Finalmente Melina se pone de pie y camina nerviosa. Una vez allí baja la vista y aguarda. Nicolás decide tomarse el asunto con paciencia.
– Expliquele a la clase porque la Revolución Industrial ocurre en Inglaterra.
Un nuevo terror, especialmente porque cada alumno presiente que el próximo podría ser cualquiera. Pero esto no le interesa a Almada, es decir, no le interesa dar el salto al futuro, a lo hipotético, lo único que le importa de la situación son las reacciones de la chica que está parada delante de todos, la chica de pollera hasta la rodilla que abre bien grandes los ojos detrás de los marcos de sus lentes, como si no terminara de entender la pregunta.
– ¿Cómo?
Nicolás repite lo que acaba de decir, marcando con fuerza cada sílaba.
– Pero no sabía… nadie nos dijo…
– ¡Si no responde tiene un uno!
Melina se queda en silencio. Nicolás, explotando hacia dentro una felicidad secreta, se encamina hacia el centro del aula.
– ¿Y? Seguimos esperando.
Entonces la chica comienza a tartamudear y alguien se ríe.
– Hable bien que no se le entiende – dice Nicolás, disfrutando esa constelación de poder que ejerce sobre los alumnos. Humillarla, piensa, humillarla mucho, que nunca se olvide de esto.
– In… ingla… glagla… terra tenía pupupu erto
– En mi clase no se tartamudea – arroja.
¿Si la dejo así durante horas? ¿O será mejor cambiarla por otro? Porque hay otros, lo sabe, pero decide aguardar todavía un momento, sabiendo que la chica está a punto de largarse a llorar. Ya ni siquiera intenta hablar, sencillamente sufre.
– ¿Usted es o se hace? ¿Cómo llegó a tercer año? ¡Tartamuda! – grita, completamente sacado.
El que antes se había reído ahora baja la cabeza. La chica llora, primero despacio, sofocándose, como si no tuviera fuerzas más que para encerrarse en una de esas capsulas que van al espacio, pero después, especialmente porque Nicolás no afloja la tensión, Melina empieza a toser, a ahogarse hasta ponerse roja y correr hacia la puerta.
– Ah, me imaginaba, no sabe nada, una vergüenza.
Todos la observan luchar con el picaporte plateado y salir al pasillo, al sol de la mañana, a las palomas.
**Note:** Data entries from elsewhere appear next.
===== src/rtl/phy_tx_multilane.sv =====
// Multi-lane transmit PHY: stripes DATA_W-bit words byte-wise across LANES serial lanes,
// MSB first, with a COM preamble after reset and IDL fill whenever no word is pending.
module phy_tx_multilane #(
  parameter int         DATA_W  = 32,
  parameter int         LANES   = 2,
  parameter int         COM_CNT = 4,
  parameter logic [7:0] COM_SYM = 8'hBC,
  parameter logic [7:0] IDL_SYM = 8'h7C
) (
  input  logic              clk,
  input  logic              reset,
  input  logic [DATA_W-1:0] in_data,
  input  logic              in_valid,
  output logic              in_ready,
  output logic [LANES-1:0]  serial_o,
  output logic              sym_start,
  output logic              data_active
);

  localparam int SET_W  = 8 * LANES;
  localparam int SLOTS  = DATA_W / SET_W;
  localparam int SLOT_W = (SLOTS > 1) ? $clog2(SLOTS) : 1;
  localparam int CCNT_W = (COM_CNT > 1) ? $clog2(COM_CNT) : 1;

  localparam logic [SLOT_W-1:0] LAST_SLOT = SLOT_W'(SLOTS - 1);
  localparam logic [CCNT_W-1:0] LAST_COM  = CCNT_W'(COM_CNT - 1);

  localparam logic [1:0] ST_COM  = 2'd0;
  localparam logic [1:0] ST_IDLE = 2'd1;
  localparam logic [1:0] ST_DATA = 2'd2;

  if ((LANES < 1) || (LANES > 8) || (COM_CNT < 1) || ((DATA_W % SET_W) != 0) || (DATA_W < SET_W))
  begin : g_bad_cfg
    $error("phy_tx_multilane: DATA_W must be a non-zero multiple of 8*LANES, LANES 1..8, COM_CNT >= 1");
  end

  // Lane i's current symbol lives in sr[8*i +: 8]; its MSB is on the wire.
  function automatic logic [SET_W-1:0] fill_sym(input logic [7:0] sym);
    logic [SET_W-1:0] r;
    for (int i = 0; i < LANES; i++) r[8*i +: 8] = sym;
    return r;
  endfunction

  // The most significant byte of a slot goes to lane 0.
  function automatic logic [SET_W-1:0] lane_map(input logic [SET_W-1:0] top);
    logic [SET_W-1:0] r;
    for (int i = 0; i < LANES; i++) r[8*i +: 8] = top[SET_W-1-8*i -: 8];
    return r;
  endfunction

  function automatic logic [SET_W-1:0] shift_lanes(input logic [SET_W-1:0] sr);
    logic [SET_W-1:0] r;
    for (int i = 0; i < LANES; i++) r[8*i +: 8] = {sr[8*i +: 7], 1'b0};
    return r;
  endfunction

  logic              run_q, run_d;
  logic [1:0]        state_q, state_d;
  logic [2:0]        bit_cnt_q, bit_cnt_d;
  logic [CCNT_W-1:0] com_cnt_q, com_cnt_d;
  logic [SLOT_W-1:0] slot_q, slot_d;
  logic              buf_valid_q, buf_valid_d;
  logic [DATA_W-1:0] buf_data_q, buf_data_d;
  logic [DATA_W-1:0] word_q, word_d;
  logic [SET_W-1:0]  sr_q, sr_d;
  logic              start_word;

  always_comb begin
    run_d       = run_q;
    state_d     = state_q;
    bit_cnt_d   = bit_cnt_q;
    com_cnt_d   = com_cnt_q;
    slot_d      = slot_q;
    buf_valid_d = buf_valid_q;
    buf_data_d  = buf_data_q;
    word_d      = word_q;
    sr_d        = sr_q;
    start_word  = 1'b0;

    if (!run_q) begin
      // First edge out of reset opens the first COM symbol.
      run_d     = 1'b1;
      state_d   = ST_COM;
      bit_cnt_d = 3'd0;
      com_cnt_d = '0;
      slot_d    = '0;
      sr_d      = fill_sym(COM_SYM);
    end else if (bit_cnt_q != 3'd7) begin
      bit_cnt_d = bit_cnt_q + 3'd1;
      sr_d      = shift_lanes(sr_q);
    end else begin
      bit_cnt_d = 3'd0;
      case (state_q)
        ST_COM: begin
          if (com_cnt_q == LAST_COM) begin
            if (buf_valid_q) begin
              start_word = 1'b1;
            end else begin
              state_d = ST_IDLE;
              sr_d    = fill_sym(IDL_SYM);
            end
          end else begin
            com_cnt_d = com_cnt_q + CCNT_W'(1);
            sr_d      = fill_sym(COM_SYM);
          end
        end
        ST_DATA: begin
          if (slot_q == LAST_SLOT) begin
            if (buf_valid_q) begin
              start_word = 1'b1;
            end else begin
              state_d = ST_IDLE;
              sr_d    = fill_sym(IDL_SYM);
            end
          end else begin
            slot_d = slot_q + SLOT_W'(1);
            sr_d   = lane_map(word_q[DATA_W-1 -: SET_W]);
            word_d = word_q << SET_W;
          end
        end
        default: begin
          if (buf_valid_q) begin
            start_word = 1'b1;
          end else begin
            state_d = ST_IDLE;
            sr_d    = fill_sym(IDL_SYM);
          end
        end
      endcase
    end

    // The buffer is released the moment its word goes on the wire.
    if (start_word) begin
      state_d     = ST_DATA;
      slot_d      = '0;
      sr_d        = lane_map(buf_data_q[DATA_W-1 -: SET_W]);
      word_d      = buf_data_q << SET_W;
      buf_valid_d = 1'b0;
    end

    if (in_valid && in_ready) begin
      buf_valid_d = 1'b1;
      buf_data_d  = in_data;
    end
  end

  always_ff @(posedge clk) begin
    if (!reset) begin
      run_q       <= 1'b0;
      state_q     <= ST_COM;
      bit_cnt_q   <= 3'd0;
      com_cnt_q   <= '0;
      slot_q      <= '0;
      buf_valid_q <= 1'b0;
    end else begin
      run_q       <= run_d;
      state_q     <= state_d;
      bit_cnt_q   <= bit_cnt_d;
      com_cnt_q   <= com_cnt_d;
      slot_q      <= slot_d;
      buf_valid_q <= buf_valid_d;
    end
  end

  // Datapath registers need no reset: every output is masked until run_q is set.
  always_ff @(posedge clk) begin
    buf_data_q <= buf_data_d;
    word_q     <= word_d;
    sr_q       <= sr_d;
  end

  always_comb begin
    for (int i = 0; i < LANES; i++) serial_o[i] = run_q & sr_q[8*i+7];
  end

  assign in_ready    = run_q & ~buf_valid_q;
  assign sym_start   = run_q & (bit_cnt_q == 3'd0);
  assign data_active = run_q & (state_q == ST_DATA);

endmodule

===== config.mk =====
export PLATFORM = sky130hd
export DESIGN_NAME = phy_tx_multilane
export DESIGN_NICKNAME = d
export VERILOG_FILES = /design/src/rtl/phy_tx_multilane.sv
export SDC_FILE = /design/constraint.sdc
export NUM_CORES = 1
export LEC_CHECK = 0
export CAP_MARGIN = 15
export CORE_MARGIN = 5
export CORE_UTILIZATION = 35
export CTS_CLUSTER_SIZE = 20
export DETAILED_ROUTE_END_ITERATION = 8
export PLACE_DENSITY = 0.63
export SLEW_MARGIN = 20
export SYNTH_ARGS = -nofsm -noshare
export SYNTH_HDL_FRONTEND = slang
export SYNTH_SLANG_ARGS = --single-unit

===== constraint.sdc =====
create_clock -name clk -period 4.3 [get_ports clk]
set_input_delay 0.86 -clock clk [delete_from_list [all_inputs] [get_ports clk]]
set_output_delay 0.86 -clock clk [all_outputs]
set_load 0.03 [all_outputs]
Ninguno la ayuda, nadie se rebela porque rebelarse, comprenden, es exponerse. Nicolás se acerca al escritorio, busca una birome y finge anotar algo. Cuando la puerta vuelve a abrirse e ingresa una mujer con guardapolvo blanco, Nicolás levanta la vista.
– ¿Qué está pasando acá?– pregunta girando la cabeza para abarcar a toda el aula, esperando respuestas. Luego mira al hombre que la mide con odio, mordiéndose el labio inferior de la boca – ¿Y usted quién es?
– ¡Hizo llorar a Melina! – grita la chica que antes le había prestado el cuaderno de clase a Nicolás.
La preceptora se da cuenta que el último banco de la segunda fila está vacío; siente que nunca ha estado en una situación parecida, que debería dominarse. Almada ya no la mira, aunque amontona sus cosas en su portafolio, una por una, con calma, hasta se diría que con delicadeza.
– Soy el profesor sustituto – dice muy sereno – ahora mismo voy a hablar con la directora.
Una vez dicho esto Almada pide permiso y sale del aula. Avanza por el pasillo pero en lugar de dirigirse a la dirección baja las escaleras del colegio parroquial. Después saluda al portero con un hasta luego, que tenga buen día y camina hasta la parada de la línea 96.